## src/rtl/core/phfc_pkg.sv

```systemverilog
// package for the password hash format checker
// holds the item types, the form lengths and the pbkdf2 prefix text
// no dependencies
package phfc_pkg;

    // fixed lengths of the two forms
    localparam logic [6:0] BCRYPT_LENGTH    = 7'd60;
    localparam logic [6:0] SALT_HEX_CHARS   = 7'd32;
    localparam logic [6:0] DIGEST_HEX_CHARS = 7'd64;
    localparam logic [6:0] PREFIX_LENGTH    = 7'd7;

    // format kind codes
    localparam logic [1:0] KIND_NONE   = 2'd0;
    localparam logic [1:0] KIND_BCRYPT = 2'd1;
    localparam logic [1:0] KIND_PBKDF2 = 2'd2;

    // character codes
    localparam logic [7:0] CH_DOLLAR = 8'h24;
    localparam logic [7:0] CH_DOT    = 8'h2e;
    localparam logic [7:0] CH_SLASH  = 8'h2f;
    localparam logic [7:0] CH_ZERO   = 8'h30;
    localparam logic [7:0] CH_TWO    = 8'h32;
    localparam logic [7:0] CH_NINE   = 8'h39;
    localparam logic [7:0] CH_UP_A   = 8'h41;
    localparam logic [7:0] CH_UP_Z   = 8'h5a;
    localparam logic [7:0] CH_LOW_A  = 8'h61;
    localparam logic [7:0] CH_LOW_B  = 8'h62;
    localparam logic [7:0] CH_LOW_F  = 8'h66;
    localparam logic [7:0] CH_LOW_P  = 8'h70;
    localparam logic [7:0] CH_LOW_Y  = 8'h79;
    localparam logic [7:0] CH_LOW_Z  = 8'h7a;

    // one input item
    typedef struct packed {
        logic [7:0] char_code;
        logic       last_char;
        logic       empty_string;
    } in_item_t;

    // one result item
    typedef struct packed {
        logic       hash_valid;
        logic [1:0] format_kind;
    } out_item_t;

    // expected character at each place of the "pbkdf2$" prefix
    function automatic logic [7:0] prefix_char(input logic [2:0] idx);
        logic [7:0] ch;
        case (idx)
            3'd0:    ch = 8'h70;
            3'd1:    ch = 8'h62;
            3'd2:    ch = 8'h6b;
            3'd3:    ch = 8'h64;
            3'd4:    ch = 8'h66;
            3'd5:    ch = 8'h32;
            default: ch = CH_DOLLAR;
        endcase
        return ch;
    endfunction

endpackage

```

## src/rtl/core/password_hash_format_check.sv

```systemverilog
// top level of the password hash format checker
// parses a stored-password string one character per item, uses phfc_pkg
// depends on phfc_pkg only
//
// usage:
//   s_ channel: one character per item (char_code, last_char, empty_string)
//   m_ channel: one result item (hash_valid, format_kind) for each item
//   with last_char or empty_string set, none for other characters
//   throughput: one item per cycle while s_ready is high; the parse state is updated in the
//   same cycle as the item is taken, so the next character follows at once
//   result: shown in the cycle after its last character is accepted, from the
//   output register, when that is empty or being taken; else held in the skid register
//   stall: a two-entry output stage (output register and skid register)
//   keeps taking items while a result waits; s_ready drops only when both
//   hold a result, and characters that give no result then wait too
//   reset: aresetn, synchronous, active low; the parse returns to the
//   start of a string and both output entries are emptied
module password_hash_format_check (
    input  logic                 aclk,
    input  logic                 aresetn,
    input  logic                 s_valid,
    output logic                 s_ready,
    input  phfc_pkg::in_item_t   s_data,
    output logic                 m_valid,
    input  logic                 m_ready,
    output phfc_pkg::out_item_t  m_data
);

    typedef enum logic [3:0] {
        PH_START,
        PH_BCRYPT,
        PH_PREFIX,
        PH_ITER,
        PH_SALT,
        PH_DIGEST,
        PH_FAIL
    } phase_t;

    phase_t              phase_reg, phase_next;
    logic [6:0]          pos_reg, pos_next;
    logic                digits_reg, digits_next;
    logic                m_valid_reg, m_valid_next;
    logic                skid_valid_reg, skid_valid_next;
    phfc_pkg::out_item_t m_data_reg, m_data_next;
    phfc_pkg::out_item_t skid_data_reg, skid_data_next;

    logic                accept;
    logic                take;
    logic                produce;
    phfc_pkg::out_item_t result;
    logic [7:0]          ch;
    logic                is_digit, is_letter, is_low_hex;

    assign accept  = s_valid && s_ready;
    assign take    = m_valid_reg && m_ready;
    assign s_ready = !skid_valid_reg;
    assign m_valid = m_valid_reg;
    assign m_data  = m_data_reg;
    assign produce = accept && (s_data.last_char || s_data.empty_string);

    // character classes
    assign ch        = s_data.char_code;
    assign is_digit  = (ch >= phfc_pkg::CH_ZERO) && (ch <= phfc_pkg::CH_NINE);
    assign is_letter = ((ch >= phfc_pkg::CH_LOW_A) && (ch <= phfc_pkg::CH_LOW_Z))
                    || ((ch >= phfc_pkg::CH_UP_A) && (ch <= phfc_pkg::CH_UP_Z));
    assign is_low_hex = is_digit
                     || ((ch >= phfc_pkg::CH_LOW_A) && (ch <= phfc_pkg::CH_LOW_F));

    // parse step for one character, end-of-string check and result
    always_comb begin
        phase_t     ph;
        logic [6:0] pos;
        logic       dig;
        logic       ok;
        ph     = phase_reg;
        pos    = pos_reg;
        dig    = digits_reg;
        ok     = 1'b0;
        result = '{hash_valid: 1'b0, format_kind: phfc_pkg::KIND_NONE};

        unique case (phase_reg)
            PH_START: begin
                if (ch == phfc_pkg::CH_DOLLAR) begin
                    ph  = PH_BCRYPT;
                    pos = 7'd1;
                    ok  = 1'b1;
                end else if (ch == phfc_pkg::CH_LOW_P) begin
                    ph  = PH_PREFIX;
                    pos = 7'd1;
                    ok  = 1'b1;
                end
            end
            PH_BCRYPT: begin
                if (pos_reg < phfc_pkg::BCRYPT_LENGTH) begin
                    if (pos_reg == 7'd1) begin
                        ok = (ch == phfc_pkg::CH_TWO);
                    end else if (pos_reg == 7'd2) begin
                        ok = (ch == phfc_pkg::CH_LOW_A) || (ch == phfc_pkg::CH_LOW_B)
                          || (ch == phfc_pkg::CH_LOW_Y);
                    end else if (pos_reg == 7'd3 || pos_reg == 7'd6) begin
                        ok = (ch == phfc_pkg::CH_DOLLAR);
                    end else if (pos_reg == 7'd4 || pos_reg == 7'd5) begin
                        ok = is_digit;
                    end else begin
                        ok = is_letter || is_digit || (ch == phfc_pkg::CH_DOT)
                          || (ch == phfc_pkg::CH_SLASH);
                    end
                    pos = pos_reg + 7'd1;
                end
            end
            PH_PREFIX: begin
                if (pos_reg < phfc_pkg::PREFIX_LENGTH
                    && ch == phfc_pkg::prefix_char(pos_reg[2:0])) begin
                    ok  = 1'b1;
                    pos = pos_reg + 7'd1;
                    if (pos == phfc_pkg::PREFIX_LENGTH) begin
                        ph  = PH_ITER;
                        pos = 7'd0;
                        dig = 1'b0;
                    end
                end
            end
            PH_ITER: begin
                if (is_digit) begin
                    dig = 1'b1;
                    ok  = 1'b1;
                end else if (ch == phfc_pkg::CH_DOLLAR && digits_reg) begin
                    ph  = PH_SALT;
                    pos = 7'd0;
                    ok  = 1'b1;
                end
            end
            PH_SALT: begin
                if (is_low_hex && pos_reg < phfc_pkg::SALT_HEX_CHARS) begin
                    pos = pos_reg + 7'd1;
                    ok  = 1'b1;
                end else if (ch == phfc_pkg::CH_DOLLAR
                             && pos_reg == phfc_pkg::SALT_HEX_CHARS) begin
                    ph  = PH_DIGEST;
                    pos = 7'd0;
                    ok  = 1'b1;
                end
            end
            PH_DIGEST: begin
                if (is_low_hex && pos_reg < phfc_pkg::DIGEST_HEX_CHARS) begin
                    pos = pos_reg + 7'd1;
                    ok  = 1'b1;
                end
            end
            default: begin
                ok = 1'b0;
            end
        endcase

        if (!ok) begin
            ph  = PH_FAIL;
            pos = 7'd0;
        end

        // completed form at the last character
        if (ph == PH_BCRYPT && pos == phfc_pkg::BCRYPT_LENGTH) begin
            result = '{hash_valid: 1'b1, format_kind: phfc_pkg::KIND_BCRYPT};
        end else if (ph == PH_DIGEST && pos == phfc_pkg::DIGEST_HEX_CHARS) begin
            result = '{hash_valid: 1'b1, format_kind: phfc_pkg::KIND_PBKDF2};
        end

        // empty string gives not-valid and drops any partial string
        if (s_data.empty_string) begin
            result = '{hash_valid: 1'b0, format_kind: phfc_pkg::KIND_NONE};
        end

        phase_next  = phase_reg;
        pos_next    = pos_reg;
        digits_next = digits_reg;
        if (accept) begin
            if (s_data.empty_string || s_data.last_char) begin
                phase_next  = PH_START;
                pos_next    = 7'd0;
                digits_next = 1'b0;
            end else begin
                phase_next  = ph;
                pos_next    = pos;
                digits_next = dig;
            end
        end
    end

    // output register and skid register
    always_comb begin
        m_valid_next    = m_valid_reg;
        m_data_next     = m_data_reg;
        skid_valid_next = skid_valid_reg;
        skid_data_next  = skid_data_reg;
        if (produce) begin
            if (!m_valid_reg || take) begin
                m_valid_next = 1'b1;
                m_data_next  = result;
            end else begin
                skid_valid_next = 1'b1;
                skid_data_next  = result;
            end
        end else if (take) begin
            if (skid_valid_reg) begin
                m_data_next     = skid_data_reg;
                skid_valid_next = 1'b0;
            end else begin
                m_valid_next = 1'b0;
            end
        end
    end

    // state and registered outputs
    always_ff @(posedge aclk) begin
        if (!aresetn) begin
            phase_reg      <= PH_START;
            pos_reg        <= 7'd0;
            digits_reg     <= 1'b0;
            m_valid_reg    <= 1'b0;
            skid_valid_reg <= 1'b0;
        end else begin
            phase_reg      <= phase_next;
            pos_reg        <= pos_next;
            digits_reg     <= digits_next;
            m_valid_reg    <= m_valid_next;
            skid_valid_reg <= skid_valid_next;
        end
        m_data_reg    <= m_data_next;
        skid_data_reg <= skid_data_next;
    end

`ifndef SYNTHESIS
    // skid entry is only used behind a full output register
    a_skid_behind_out: assert property (@(posedge aclk) disable iff (!aresetn)
        skid_valid_reg |-> m_valid_reg)
        else $error("skid register holds an item with output register empty");

    // a valid hash always carries a form, a failed one never does
    a_kind_matches: assert property (@(posedge aclk) disable iff (!aresetn)
        m_valid_reg |-> (m_data_reg.hash_valid
                         == (m_data_reg.format_kind != phfc_pkg::KIND_NONE)))
        else $error("format kind disagrees with hash valid");

    // each string end returns the parse to its start
    a_end_restarts: assert property (@(posedge aclk) disable iff (!aresetn)
        (s_valid && s_ready && (s_data.last_char || s_data.empty_string))
        |=> (phase_reg == PH_START && pos_reg == 7'd0 && !digits_reg))
        else $error("parse state not cleared after end of string");

    // failed phase keeps no position
    a_fail_pos: assert property (@(posedge aclk) disable iff (!aresetn)
        (phase_reg == PH_FAIL) |-> (pos_reg == 7'd0))
        else $error("failed phase with non-zero position");
`endif

endmodule

```

## config.mk

```make
export PLATFORM = sky130hd
export DESIGN_NAME = password_hash_format_check
export DESIGN_NICKNAME = d
export VERILOG_FILES = /design/src/rtl/core/phfc_pkg.sv /design/src/rtl/core/password_hash_format_check.sv
export SDC_FILE = /design/constraint.sdc
export NUM_CORES = 1
export LEC_CHECK = 0
export ABC_AREA = 1
export BUFFER_PORTS_ARGS = -buffer_cell sky130_fd_sc_hd__buf_4
export CORE_MARGIN = 2
export CORE_UTILIZATION = 56
export DETAILED_ROUTE_END_ITERATION = 16
export GPL_ROUTABILITY_DRIVEN = 0
export HOLD_SLACK_MARGIN = 0.06
export PLACE_DENSITY_LB_ADDON = 0.08
export SLEW_MARGIN = 5
export SYNTH_ARGS = -nofsm -noshare
export SYNTH_HDL_FRONTEND = slang
export SYNTH_SLANG_ARGS = --single-unit
```

## constraint.sdc

```tcl
create_clock -name aclk -period 2.4 [get_ports aclk]
set_input_delay 0.48 -clock aclk [delete_from_list [all_inputs] [get_ports aclk]]
set_output_delay 0.48 -clock aclk [all_outputs]
set_load 0.02 [all_outputs]
```

==> results.env, run 1 <==
YOSYS.AREA.TOP_TYPE='nand2_1'
DRC_ERRORS=0
MAXCAPVIOLCOUNT=0
FINALCLOCKSKEW_PS=17.0
CTS_TREE='done'
POWER_FRAC_SEQ=0.410
WORSTSETUPPATHTYPE='reg -> reg'
FINALSETUPVIOLATIONS=8
CTS_HOLD_BUF=0
IR_WORST_VDD_mV=0.256
TOTAL_LEAKAGE_POWER_nW=1.94
RUN_STATUS='finished with violations'
DETAIL-ROUTE-ANTENNA-NETS=0
CTS.REPORTEDPATHS.CLKPINSLEW_PS=100
PORTION_OF_THE_POST_SYNTHESIS_AREA_USED_BY_SEQUENTIAL_ELEMENTS=0.169
DRTPASS1ITERATIONS=5
WORSTSKEWPAIRLATENCY_PS=280
TIMING_WORST_SLEW_PIN_VALUE_PS=570
SYNTH_ENABLE_FLOP_CELLS=6
ROUTED_WIRELENGTH_MM=10.2
AVGROUTEDWIREPERCELL_UM=15.8
ASYNCSETRESETFLOPFRACSYNTH=0
CRITICAL_PATH_ARRIVAL_PS=2610
POST-ROUTE-WORST-SETUP-SLACK_PS=-183
CTS_INSERTED_BUFFERS=3
FINALSETUPTNS_PS=-732
POWER_DENSITY_mW_PER_MM2=229
SETUP.WORST_PATH.START_CLASS='register'
DIE_BOUNDARY_WIDTH_UM=73.8
NUMPORTBUFFERS=18
GRT_UTIL_ALL_LAYERS=0.337
FAILED_CHECKS='setup timing'
YOSYSWARNINGS=0
DIE-AREA_MM2=0.00544
MAXIMUM_NUMBER_OF_PINS_ON_ONE_NET_BEFORE_GLOBAL_ROUTE_REPAIR=14
VIAS_CELL=5.93
FIRST_GLOBAL_VIAS=3193
CRIT_PATH_END_KIND='register'
GLOBALROUTEOVERFLOWTOTAL=0
WORST_HOLD_PATH_TYPE='in -> reg'
FILL_CELL_TOTAL_OF_THE_FINISHED_LAYOUT=307
FIRST_PASS_GRT_WIRE_LENGTH_MM=14.4
SYNTHESIS.INSTANCES=478
DPL_WORST_SLACK_PS=-169
SYNTH.NET_COUNT=497
CRITPATHREQUIREDTIME_PS=2430
FIN_NETS=599
TOTAL_HALF_PERIMETER_WIRELENGTH_AFTER_LEGALIZATION_AND_DETAILED_PLACEMENT_MM=6.93
CLOCK_TREE.ROOT_CELL='clkbuf_8'
START_UTIL=0.577
FINALHOLDVIOLATIONS=0
CRITICAL_PATH_PEAK_FANOUT=4
DESIGN_POWER_TOTAL_W=0.000880
STD_CELL_ROWS=25
PWR-SHARE-COMB=0.308
PWR-SHARE-CLK=0.283
POST-ROUTE-PERIOD-UTIL=1.08
FIN_AREA_MM2=0.00384
SYNTH.AVG_CELL_AREA_UM2=5.71
NETLIST_AREA_MM2=0.00273
FINAL-MAX-SLEW-VIOLATION-COUNT=0
CTS_NUM_SINKS=20
NUMBER_OF_DIODES=0
RELSLEWSLACK=0.619
PERIOD_MINUS_SLACK_PS=2580
SYNTH-MAIN-FF-CELL='dfxtp_1'
AREA_GROWTH_PCT=40.8
CTS-HTREE-LEVELS=1
NETLIST.AREA_LEADER.SHARE=0.200
FINAL_LAYOUT_SIZE_SUFFIX_GT1_FRAC=0.383
CELLINTERNALPOWER_W=0.000581
CORE-AREA_MM2=0.00472
DRT_ITER0_MARKERS=506
CTSLONGESTPATHBUFFERS=2
UNREPAIRED_SETUP_ENDPOINTS_AFTER_GLOBAL_ROUTING='true'
YS_TOP_CELLS_BY_AREA='nand2_1 (20%), dfxtp_1 (10%), nand3_1 (10%), inv_1 (7.3%), edfxtp_1 (6.6%)'
LARGEST_REGISTER_FFS=7
SYNTH_CELL_TYPES=39
FMAXACHIEVABLE_MHz=387
POST_DP_CELL_AREA_MM2=0.00348
YS_FF_LATCH=20
SWITCHING_POWER_SUMMED_OVER_ALL_NETS_W=0.000299
GRT_ANTENNA_BEFORE_REPAIR=0
DIE_H_UM=73.8
IOS=19
POWER_SWITCHING_SHARE=0.340
ROUTED-VIA-COUNT=3830
[final timing paths]
kind	startpoint	end	slack, ps	cells past startpoint
max	pos_reg[0]	m_data[2]	-180	20
min	aresetn	m_valid	410	3
max reg2reg	pos_reg[0]	m_data[2]	-180	20
min reg2reg	skid_valid_reg	skid_valid_reg	490	2
[cells in the mapped netlist, types with 7 or more instances]
| master | instances |
|---|---|
| a21oi_1 | 21 |
| dfxtp_1 | 14 |
| inv_1 | 53 |
| inv_2 | 13 |
| nand2_1 | 145 |
| nand2_2 | 14 |
| nand3_1 | 56 |
| nand4_1 | 14 |
| nor2_1 | 46 |
| nor2_2 | 13 |
| nor3_1 | 9 |
| o21ai_0 | 14 |
| o21ai_1 | 7 |
[worst max-delay path, cell delays in order, from the launching register on]
cell     delay [ps]
dfxtp_4         380
buf_6           130
ha_4            150
or2_2           290
nand2_2          70
inv_1            50
nand2_1          80
nor2_2           40
nand3_2         120
buf_6           120
inv_4            30
nand3_2          70
nand3_2          80
nor2_2          140
o21ai_2         110
nand3_2         110
nor2_4           60
nand3_4          90
nand3_2          70
nand2_1          80
inv_1            40
[cell type report]
cell class | count | area, um^2 | share of cell area
multi-input combinational | 379 | 2120 | 0.552
timing repair buffer | 109 | 862 | 0.224
sequential | 20 | 469 | 0.122
inverter | 67 | 259 | 0.0674
tap | 67 | 83.8 | 0.0218
clock buffer | 3 | 41.3 | 0.0107
clock inverter | 1 | 3.75 | 0.000977
[through the flow]
step | cells | hold slack, ps | util
2_1_floorplan | 478 | 457 | -
3_3_place_gp | 632 | 472 | 0.737
3_5_place_dp | 632 | 473 | 0.737
4_1_cts | 638 | 409 | 0.763
5_1_grt | 646 | 421 | 0.813
6_report | 646 | 408 | 0.813
[logic make-up (layout without fill, tap and decap cells)]
kind of cell	after synthesis	in the layout	share of synthesized area
AOI/OAI and AO/OA	55	55	0.114
adders and majority gates	5	5	0.0229
buffers and inverters	79	180	0.128
DFF	20	20	0.169
xor gates and xnor gates	2	2	0.00642
and+or+nand+nor	317	317	0.560
[layout by cell type (no fill, tap or decap), types with 11 or more instances in the layout]
cell type / instances
nand4_1: 14
nor2_2: 24
inv_1: 48
inv_2: 16
nand2_1: 134
nor2_1: 35
dfxtp_1: 11
nand3_2: 15
o21ai_0: 12
buf_4: 102
a21oi_1: 19
nand3_1: 45
nand2_2: 22
[layer usage]
| layer | up-vias | global-route usage | share of wire |
|---|---|---|---|
| li1 | 1754 | - | - |
| met1 | 1730 | 0.430 | 0.39 |
| met2 | 273 | 0.566 | 0.46 |
| met3 | 73 | 0.0590 | 0.090 |
| met4 | 0 | 0.121 | 0.054 |
| met5 | - | 0 | 0 |
[power by group through the flow]
stage	Combinational [W]	Clock [W]	Sequential, W
2_1_floorplan	0.000134	0	0.000377
3_3_place_gp	0.000245	0	0.000370
3_5_place_dp	0.000249	0	0.000371
4_1_cts	0.000252	0.000237	0.000360
5_1_grt	0.000293	0.000262	0.000361
6_report	0.000271	0.000249	0.000361
[what timing repair did]
| item | CTS | global route |
|---|---|---|
| setup buffers | 2 | 8 |
| setup endpoints to repair | 7 | 10 |
| pin swaps | 9 | 29 |
| resized for setup | 20 | 49 |
Note: power is estimated with default switching activity, not from simulation.
==> run 2: changes to the inputs <==
- BUFFER_PORTS_ARGS: -buffer_cell sky130_fd_sc_hd__buf_4 -> -buffer_cell sky130_fd_sc_hd__clkbuf_2
==> run 2 against run 1 <==
- clock skew decreased by 7.8 ps
- highest routed layer unchanged
- the run still ends with setup timing left
- global-route usage is 0.42 points higher
- hold slack better by 12 ps
- cell count is 2.0% lower
- routed wire length fell by 5.9%
- die area unchanged
==> results.env, run 2 (same netlist as run 1, synthesis figures left out) <==
RUN_STATUS='finished with violations'
FAILED_CHECKS='setup timing'
ROUTED-VIA-COUNT=3653  # -4.6%
START_UTIL=0.577  # unchanged
POST-ROUTE-PERIOD-UTIL=1.07  # -0.00614
MET2ROUTEDLENGTH_MM=4.47  # -5.3%
HOLD-WORST-SLACK_PS=420  # +12.2 ps
DIE_H_UM=73.8  # unchanged
POWER_DENSITY_mW_PER_MM2=233  # +1.9%
CRITICAL_PATH_ORIGIN='pos_reg[1]'
FMAXACHIEVABLE_MHz=389  # +0.57%
DRTPASS1ITERATIONS=8  # +3
IOS=19  # unchanged
MAXIMUM_NUMBER_OF_PINS_ON_ONE_NET_BEFORE_GLOBAL_ROUTE_REPAIR=18  # +4
ROUTED_WIRELENGTH_MM=9.63  # -5.9%
DIE_BOUNDARY_WIDTH_UM=73.8  # unchanged
CTS_TREE='done'
CTS_HOLD_BUF=0  # unchanged
VIAS_CELL=5.77  # -2.7%
MOST-COMMON-LAYOUT-CELLS='nand2_1 (130), buf_4 (73), inv_1 (49)'
NUMPORTBUFFERS=18  # unchanged
GRT_UTIL_ALL_LAYERS=0.341  # +0.00424
CRITICAL_PATH_PEAK_FANOUT=7  # +3
FINAL-MAX-SLEW-VIOLATION-COUNT=0  # unchanged
POST-ROUTE-WORST-SETUP-SLACK_PS=-168  # +14.7 ps
CRITPATHREQUIREDTIME_PS=2550  # +120 ps
REG2REGPATHDEPTH=18  # -10%
WORST-R2R-SETUP-SLACK_PS=-170  # about the same
STD_CELL_ROWS=25  # unchanged
FINAL_LAYOUT_SIZE_SUFFIX_GT1_FRAC=0.360  # -0.0230
CTSLONGESTPATHBUFFERS=2  # unchanged
CTS_INSERTED_BUFFERS=3  # unchanged
DIE-AREA_MM2=0.00544  # unchanged
WORST_HOLD_PATH_TYPE='in -> reg'
PERIOD_MINUS_SLACK_PS=2570  # -14.7 ps
CTS.REPORTEDPATHS.CLKPINSLEW_PS=90  # about the same
CTS_NUM_SINKS=20  # unchanged
DRT_ITER0_MARKERS=346  # -32%
M1WIRELENGTH_MM=3.88  # -3.8%
TOTAL_LENGTH_OF_ROUTED_MET3_WIRES_UM=826  # -11%
PWR-SHARE-CLK=0.282  # about the same
CRITICAL_PATH_ARRIVAL_PS=2720  # +110 ps
TIMING_WORST_SLEW_PIN_VALUE_PS=517  # -53.5 ps
MAXUSEDROUTINGLAYER='met4'
FINALCLOCKSKEW_PS=9.18  # -7.82 ps
UNREPAIRED_SETUP_ENDPOINTS_AFTER_GLOBAL_ROUTING='true'
WORSTSETUPPATHTYPE='reg -> reg'
DETAIL-ROUTE-ANTENNA-NETS=0  # unchanged
MOST_FREQUENT_STANDARD_CELL_IN_THE_LAYOUT_EXCLUDING_FILL_AND_TAP_CELLS='nand2_1'
TOTAL_LEAKAGE_POWER_nW=1.83  # -5.5%
HOLD-PATH-CELL-COUNT=3  # unchanged
SWITCHING_POWER_SUMMED_OVER_ALL_NETS_W=0.000293  # -1.9%
POWER_SWITCHING_SHARE=0.340  # about the same
FIRST_PASS_GRT_WIRE_LENGTH_MM=14.5  # +0.81%
AVGROUTEDWIREPERCELL_UM=15.2  # -3.9%
POWER_FRAC_SEQ=0.418  # +0.008
FINALSETUPVIOLATIONS=6  # -2
CLOCK_TREE.ROOT_CELL='clkbuf_8'
FIN_NETS=586  # -2.2%
IR_WORST_VDD_mV=0.241  # -5.7%
FINALHOLDVIOLATIONS=0  # unchanged
FINALSETUPTNS_PS=-735  # -3.00 ps
MAXCAPVIOLCOUNT=0  # unchanged
SETUP.WORST_PATH.START_CLASS='register'
DRC_ERRORS=0  # unchanged
GLOBALROUTEOVERFLOWTOTAL=0  # unchanged
CTS-HTREE-LEVELS=1  # unchanged
CRIT_PATH_END_KIND='register'
LARGEST_REGISTER_FFS=7  # unchanged
CELLINTERNALPOWER_W=0.000570  # -1.8%
AREA_GROWTH_PCT=35.6
TIMING.HOLD.WORST.START='aresetn'
REG_TO_REG_START='pos_reg[1]'
GRT_ANTENNA_BEFORE_REPAIR=0  # unchanged
PWR-SHARE-COMB=0.299  # -0.009
NUMBER_OF_DIODES=0  # unchanged
FIRST_GLOBAL_VIAS=3230  # +1.2%
TOTAL_HALF_PERIMETER_WIRELENGTH_AFTER_LEGALIZATION_AND_DETAILED_PLACEMENT_MM=6.86  # -0.96%
WORSTSKEWPAIRLATENCY_PS=270  # about the same
CORE-AREA_MM2=0.00472  # unchanged
HOLD-PATH-ENDPOINT='m_valid'
TIMING.RR.END='skid_data_reg[1]'
RELSLEWSLACK=0.654  # +0.0358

++++++++++++++++++++

▶ _Your objective_: Show a copy of each line from the records above in which the string "gates" occurs.

▶ _Result below_:
adders and majority gates	5	5	0.0229
xor gates and xnor gates	2	2	0.00642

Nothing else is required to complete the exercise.